The Tr'ondëk Hwëch'in people have continuously occupied the Klondike region for over 9000 years, and UNESCO has stated this was "fundamentally transformed during the colonial occupation of these lands." European traders began to arrive in the region in the mid 19th century, and in 1874, the first trading post in the Klondike (Fort Reliance) was established. Soon after, in 1876, the Indian Act was passed (without Indigenous negotiation), which restricted the ability of Indigenous Canadians to continue their cultural practices and live in their original lands. This act and the discovery of precious metals in the area led to a steady increase in the arrival of colonists during the 1880s, and in 1893, the first permanent non-Indigenous settlement was founded at Ch'ëdähdëk (Forty Mile), at the site of an ancient indigenous hunting spot. When gold was discovered nearby in 1896, several boomtowns were founded and the landscape around the Klondike transformed into an industrial hub. Nearly 30,000 people arrived in Dawson City over the next few years. In mid-1901 an expedition left California hoping to prove that the Klondike was the site of the Biblical Garden of Eden. It was sponsored ($50,000) by Morris Ketchum Jesup with an American naturalist (Norman Buxton) and two Russian scientists (Waldemar Bogoras and Waldemar Jochelson). The Tr'ondëk Hwëch'in were forced to relocate downriver to an ancestral camp called Moosehide, where it became the center of the Indigenous community until the 1950s.

After the Klondike Gold Rush ended near the turn of the 20th century, many of the boomtowns quickly became ghost towns, but Dawson City remained the capital of the Yukon until 1953 (when the capital was moved to Whitehorse).

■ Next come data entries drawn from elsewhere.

File: src/inc/timer_pkg.sv
// shared constants, types and helpers for the dual 8-bit timer block
package timer_pkg;

  // register addresses in the register addressing space
  localparam logic [7:0] TIMER_C_CONTROL_ADDR     = 8'hD0;
  localparam logic [7:0] TIMER_D_CONTROL_ADDR     = 8'hD1;
  localparam logic [7:0] TIMER_C_REFERENCE_ADDR   = 8'hD2;
  localparam logic [7:0] TIMER_D_REFERENCE_ADDR   = 8'hD3;
  localparam logic [7:0] TIMER_C_COUNT_ADDR       = 8'hD4;
  localparam logic [7:0] TIMER_D_COUNT_ADDR       = 8'hD5;
  localparam logic [7:0] TIMER_PENDING_FLAGS_ADDR = 8'hD6;

  // control register field positions
  localparam int MODE16_BIT     = 7;  // timer C control only
  localparam int PWM_MODE_BIT   = 6;  // timer D control only
  localparam int CLK_SEL_HI_BIT = 5;
  localparam int CLK_SEL_LO_BIT = 4;
  localparam int CLEAR_BIT      = 3;  // write-one action, reads zero
  localparam int ENABLE_BIT     = 2;
  localparam int MATCH_IE_BIT   = 1;
  localparam int C_PENDING_BIT  = 0;  // timer C control only
  localparam int D_OVF_IE_BIT   = 0;  // timer D control only

  // pending register field positions
  localparam int D_MATCH_PND_BIT = 4;
  localparam int D_OVF_PND_BIT   = 5;

  // reset values
  localparam logic [7:0] CONTROL_RESET   = 8'h00;
  localparam logic [7:0] REFERENCE_RESET = 8'hFF;
  localparam logic [7:0] COUNT_RESET     = 8'h00;
  localparam logic [7:0] UNMAPPED_READ   = 8'h00;

  // prescaler width: largest divide is 2**10
  localparam int PRESCALE_WIDTH = 10;

  // timer D operating mode
  typedef enum logic {
    MODE_INTERVAL = 1'b0,
    MODE_PWM      = 1'b1
  } d_mode_type;

  // timer C select: /1024, /512, /8, /1 as a shift count
  function automatic logic [3:0] timer_c_shift(input logic [1:0] sel);
    case (sel)
      2'h0:    timer_c_shift = 4'hA;
      2'h1:    timer_c_shift = 4'h9;
      2'h2:    timer_c_shift = 4'h3;
      default: timer_c_shift = 4'h0;
    endcase
  endfunction

  // timer D select: /8, /4, /2, /1 as a shift count
  function automatic logic [3:0] timer_d_shift(input logic [1:0] sel);
    case (sel)
      2'h0:    timer_d_shift = 4'h3;
      2'h1:    timer_d_shift = 4'h2;
      2'h2:    timer_d_shift = 4'h1;
      default: timer_d_shift = 4'h0;
    endcase
  endfunction

endpackage

File: src/rtl/dual_8bit_timer_pwm.sv
// two 8-bit timers (C interval, D interval or PWM) with register access
//
// Overview of operation
// - clearing timer C bit 7 selects two 8-bit timers
// - timer C clock: fxx over 1024, 512, 8, 1
// - timer D clock: fxx over 8, 4, 2, 1
// - each timer: counter, comparator, reference register
// - control registers at D0H and D1H, read/write
// - timer C control resets to zero
// - timer D control resets to zero
// - timer C bit 3 write-one clears counter
// - timer D bit 3 write-one clears counter
// - match sets pending flag; software writes zero
// - pending flags set even with interrupts off
// - timer D overflow pending in pending bit 5
// - interval match: request, clear counter, keep counting
// - PWM match keeps counter running, wraps at FFH
// - PWM pin low when reference not above count
// - PWM period is 256 counting clocks
// - timer D pin carries match or PWM output
`timescale 1ns/10ps
module dual_8bit_timer_pwm
  import timer_pkg::*;
(
  input  wire logic       clk_i,                  // system clock fxx
  input  wire logic       rst_n_i,                // async reset, low
  input  wire logic [7:0] reg_addr_i,             // register address
  input  wire logic       reg_wr_i,               // write strobe
  input  wire logic [7:0] reg_wdata_i,            // write data
  output logic      [7:0] reg_rdata_o,            // read data, next cycle
  output logic            timer_c_match_irq_o,    // timer C request
  output logic            timer_d_match_irq_o,    // timer D match request
  output logic            timer_d_overflow_irq_o, // timer D wrap request
  output logic            pwm_output_pin_o,       // timer D output pin
  output logic            sixteen_bit_mode_o      // timers joined
);

  // register state

  logic [7:0] timer_c_control_reg;    // control of timer C
  logic [7:0] timer_d_control_reg;    // control of timer D
  logic [7:0] timer_c_reference_reg;  // timer C reference data
  logic [7:0] timer_d_reference_reg;  // timer D reference data
  logic       c_pending_reg;          // timer C match pending
  logic       d_match_pending_reg;    // timer D match pending
  logic       d_overflow_pending_reg; // timer D overflow pending
  logic [7:0] rdata_reg;              // registered read data
  logic       c_irq_reg;              // timer C request flop
  logic       d_match_irq_reg;        // timer D match request flop
  logic       d_overflow_irq_reg;     // timer D wrap request flop
  logic       pin_reg;                // timer D output pin flop
  logic       mode16_reg;             // copy of the joined-mode bit

  // write decode

  logic wr_c_control;    // write to timer C control
  logic wr_d_control;    // write to timer D control
  logic wr_c_reference;  // write to timer C reference
  logic wr_d_reference;  // write to timer D reference
  logic wr_pending;      // write to pending flags

  // one strobe per addressed register
  assign wr_c_control   = reg_wr_i && (reg_addr_i == TIMER_C_CONTROL_ADDR);
  assign wr_d_control   = reg_wr_i && (reg_addr_i == TIMER_D_CONTROL_ADDR);
  assign wr_c_reference = reg_wr_i
                          && (reg_addr_i == TIMER_C_REFERENCE_ADDR);
  assign wr_d_reference = reg_wr_i
                          && (reg_addr_i == TIMER_D_REFERENCE_ADDR);
  assign wr_pending     = reg_wr_i
                          && (reg_addr_i == TIMER_PENDING_FLAGS_ADDR);

  // control fields

  logic       split_mode;    // two 8-bit timers selected
  logic       c_run;         // timer C counting
  logic       d_run;         // timer D counting
  logic       c_clear;       // clear pulse for timer C
  logic       d_clear;       // clear pulse for timer D
  logic [3:0] c_shift;       // timer C divide as a shift
  logic [3:0] d_shift;       // timer D divide as a shift
  d_mode_type d_mode;        // timer D interval or PWM

  // joined mode stops both 8-bit timers
  assign split_mode = !timer_c_control_reg[MODE16_BIT];

  // each timer runs when enabled and the timers are split
  assign c_run = split_mode && timer_c_control_reg[ENABLE_BIT];
  assign d_run = split_mode && timer_d_control_reg[ENABLE_BIT];

  // counter clear is a write-one action taken in the write cycle
  assign c_clear = wr_c_control && reg_wdata_i[CLEAR_BIT];
  assign d_clear = wr_d_control && reg_wdata_i[CLEAR_BIT];

  // clock select fields to divide ratios
  assign c_shift = timer_c_shift(
    timer_c_control_reg[CLK_SEL_HI_BIT:CLK_SEL_LO_BIT]);
  assign d_shift = timer_d_shift(
    timer_d_control_reg[CLK_SEL_HI_BIT:CLK_SEL_LO_BIT]);

  // timer D mode field
  assign d_mode = d_mode_type'(timer_d_control_reg[PWM_MODE_BIT]);

  // prescalers and counters

  logic       c_tick;       // timer C counting clock
  logic       d_tick;       // timer D counting clock
  logic [7:0] c_count;      // timer C count
  logic [7:0] d_count;      // timer D count
  logic       c_match;      // timer C match event
  logic       d_match;      // timer D match event
  logic       d_overflow;   // timer D wrap event

  // timer C divider: 1024, 512, 8 or 1
  timer_prescaler #(
    .WIDTH   (PRESCALE_WIDTH)
  ) c_prescaler (
    .clk_i   (clk_i),
    .rst_n_i (rst_n_i),
    .clear_i (c_clear),
    .run_i   (c_run),
    .shift_i (c_shift),
    .tick_o  (c_tick)
  );

  // timer D divider: 8, 4, 2 or 1
  timer_prescaler #(
    .WIDTH   (PRESCALE_WIDTH)
  ) d_prescaler (
    .clk_i   (clk_i),
    .rst_n_i (rst_n_i),
    .clear_i (d_clear),
    .run_i   (d_run),
    .shift_i (d_shift),
    .tick_o  (d_tick)
  );

  // timer C is interval only, so a match always clears
  timer_counter8 #(
    .WIDTH       (8)
  ) c_counter (
    .clk_i       (clk_i),
    .rst_n_i     (rst_n_i),
    .clear_i     (c_clear),
    .tick_i      (c_tick),
    .free_run_i  (1'b0),
    .reference_i (timer_c_reference_reg),
    .count_o     (c_count),
    .match_o     (c_match),
    .overflow_o  ()
  );

  // timer D runs freely in PWM mode
  timer_counter8 #(
    .WIDTH       (8)
  ) d_counter (
    .clk_i       (clk_i),
    .rst_n_i     (rst_n_i),
    .clear_i     (d_clear),
    .tick_i      (d_tick),
    .free_run_i  (d_mode == MODE_PWM),
    .reference_i (timer_d_reference_reg),
    .count_o     (d_count),
    .match_o     (d_match),
    .overflow_o  (d_overflow)
  );

  // control registers

  // timer C control; clear bit never stored, pending handled apart
  always_ff @(posedge clk_i or negedge rst_n_i) begin
    if (!rst_n_i) begin
      timer_c_control_reg <= CONTROL_RESET;
    end else if (wr_c_control) begin
      timer_c_control_reg <= reg_wdata_i;
      timer_c_control_reg[CLEAR_BIT] <= 1'b0;
      timer_c_control_reg[C_PENDING_BIT] <= 1'b0;
    end
  end

  // timer D control; clear bit never stored
  always_ff @(posedge clk_i or negedge rst_n_i) begin
    if (!rst_n_i) begin
      timer_d_control_reg <= CONTROL_RESET;
    end else if (wr_d_control) begin
      timer_d_control_reg <= reg_wdata_i;
      timer_d_control_reg[CLEAR_BIT] <= 1'b0;
    end
  end

  // reference data registers loaded by software
  always_ff @(posedge clk_i or negedge rst_n_i) begin
    if (!rst_n_i) begin
      timer_c_reference_reg <= REFERENCE_RESET;
      timer_d_reference_reg <= REFERENCE_RESET;
    end else begin
      if (wr_c_reference) begin
        timer_c_reference_reg <= reg_wdata_i;
      end
      if (wr_d_reference) begin
        timer_d_reference_reg <= reg_wdata_i;
      end
    end
  end

  // pending flags: hardware set wins over a software clear

  // timer C match pending, control bit 0; writing zero clears it
  always_ff @(posedge clk_i or negedge rst_n_i) begin
    if (!rst_n_i) begin
      c_pending_reg <= 1'b0;
    end else if (c_match) begin
      c_pending_reg <= 1'b1;
    end else if (wr_c_control && !reg_wdata_i[C_PENDING_BIT]) begin
      c_pending_reg <= 1'b0;
    end
  end

  // timer D match pending, pending register bit 4
  always_ff @(posedge clk_i or negedge rst_n_i) begin
    if (!rst_n_i) begin
      d_match_pending_reg <= 1'b0;
    end else if (d_match) begin
      d_match_pending_reg <= 1'b1;
    end else if (wr_pending && !reg_wdata_i[D_MATCH_PND_BIT]) begin
      d_match_pending_reg <= 1'b0;
    end
  end

  // timer D overflow pending, pending register bit 5
  always_ff @(posedge clk_i or negedge rst_n_i) begin
    if (!rst_n_i) begin
      d_overflow_pending_reg <= 1'b0;
    end else if (d_overflow) begin
      d_overflow_pending_reg <= 1'b1;
    end else if (wr_pending && !reg_wdata_i[D_OVF_PND_BIT]) begin
      d_overflow_pending_reg <= 1'b0;
    end
  end

  // interrupt requests: pending flag gated by its enables

  always_ff @(posedge clk_i or negedge rst_n_i) begin
    if (!rst_n_i) begin
      c_irq_reg          <= 1'b0;
      d_match_irq_reg    <= 1'b0;
      d_overflow_irq_reg <= 1'b0;
    end else begin
      // timer C: split mode, enable and match enable
      c_irq_reg <= c_pending_reg && split_mode
                   && timer_c_control_reg[ENABLE_BIT]
                   && timer_c_control_reg[MATCH_IE_BIT];
      // timer D match: split mode, enable and match enable
      d_match_irq_reg <= d_match_pending_reg && split_mode
                         && timer_d_control_reg[ENABLE_BIT]
                         && timer_d_control_reg[MATCH_IE_BIT];
      // timer D wrap: split mode, enable and overflow enable
      d_overflow_irq_reg <= d_overflow_pending_reg && split_mode
                            && timer_d_control_reg[ENABLE_BIT]
                            && timer_d_control_reg[D_OVF_IE_BIT];
    end
  end

  // timer D output pin

  // interval mode toggles on each match; PWM compares reference
  always_ff @(posedge clk_i or negedge rst_n_i) begin
    if (!rst_n_i) begin
      pin_reg <= 1'b0;
    end else begin
      unique case (d_mode)
        MODE_INTERVAL: begin
          if (d_match) begin
            pin_reg <= !pin_reg;
          end
        end
        MODE_PWM: begin
          // high while reference above count, low otherwise
          pin_reg <= (timer_d_reference_reg > d_count);
        end
      endcase
    end
  end

  // joined-mode indication for the 16-bit timer logic elsewhere
  always_ff @(posedge clk_i or negedge rst_n_i) begin
    if (!rst_n_i) begin
      mode16_reg <= 1'b0;
    end else begin
      mode16_reg <= !split_mode;
    end
  end

  // read data, registered one cycle after the address

  always_ff @(posedge clk_i or negedge rst_n_i) begin
    if (!rst_n_i) begin
      rdata_reg <= UNMAPPED_READ;
    end else begin
      case (reg_addr_i)
        TIMER_C_CONTROL_ADDR: begin
          // stored fields plus live pending flag
          rdata_reg <= {timer_c_control_reg[7:1], c_pending_reg};
        end
        TIMER_D_CONTROL_ADDR: begin
          rdata_reg <= timer_d_control_reg;
        end
        TIMER_C_REFERENCE_ADDR: begin
          rdata_reg <= timer_c_reference_reg;
        end
        TIMER_D_REFERENCE_ADDR: begin
          rdata_reg <= timer_d_reference_reg;
        end
        TIMER_C_COUNT_ADDR: begin
          rdata_reg <= c_count;
        end
        TIMER_D_COUNT_ADDR: begin
          rdata_reg <= d_count;
        end
        TIMER_PENDING_FLAGS_ADDR: begin
          // bits belonging to other timers read as zero
          rdata_reg <= UNMAPPED_READ;
          rdata_reg[D_MATCH_PND_BIT] <= d_match_pending_reg;
          rdata_reg[D_OVF_PND_BIT]   <= d_overflow_pending_reg;
        end
        default: begin
          rdata_reg <= UNMAPPED_READ;  // unmapped address
        end
      endcase
    end
  end

  // outputs straight from flops

  assign reg_rdata_o            = rdata_reg;
  assign timer_c_match_irq_o    = c_irq_reg;
  assign timer_d_match_irq_o    = d_match_irq_reg;
  assign timer_d_overflow_irq_o = d_overflow_irq_reg;
  assign pwm_output_pin_o       = pin_reg;
  assign sixteen_bit_mode_o     = mode16_reg;

endmodule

==Tr'ondëk-Klondike World Heritage Site==

Several archaeological sites in the Klondike were inscribed on the UNESCO World Heritage List in 2023 as a cultural landscape, described as follows:
Located along the Yukon River in the sub-arctic region of Northwest Canada, Tr'ondëk-Klondike lies within the homeland of the Tr'ondëk Hwëch'in First Nation. It contains archaeological and historic sources that reflect Indigenous people's adaptation to unprecedented changes caused by the Klondike Gold Rush at the end of the 19th century. The series illustrates different aspects of the colonization of this area, including sites of exchange between the Indigenous population and the colonists, and sites demonstrating the Tr'ondëk Hwëch'in's adaptations to colonial presence.
The site contains eight subsites:

These sites show archaeological evidence of the transition from Indigenous to European land use, and the interactions between the two cultures. In total, the World Heritage Site includes 8 distinct properties.

- Fort Reliance: the first trading post in the Klondike, built in 1874.
- Ch'ëdähdëk (Forty Mile): A traditional hunting location and the oldest European settlement in the Yukon, which was abandoned during the nearby Klondike Gold Rush.
- Ch'ëdähdëk Tth'än K'et (Dënezhu Graveyard): A First Nations cemetery with approximately 22 graves.
- Fort Cudahy and Fort Constantine: Forts established in 1893 and 1895 and abandoned shortly thereafter.
- Tr'ochëk: A traditional fishing camp
- Dawson City: The major city and industrial hub of the Yukon during the Klondike Gold Rush.
- Jëjik Dhä Dënezhu Kek'it (Moosehide Village): An important gathering place for the Tr'ondëk Hwëch'in First Nation and where they relocated during the European expansion.
- The Zra¸y Kek'it (Black City): an archeological site and abandoned indigenous settlement used in the 19th century to take advantage of trade with the influx of European colonists.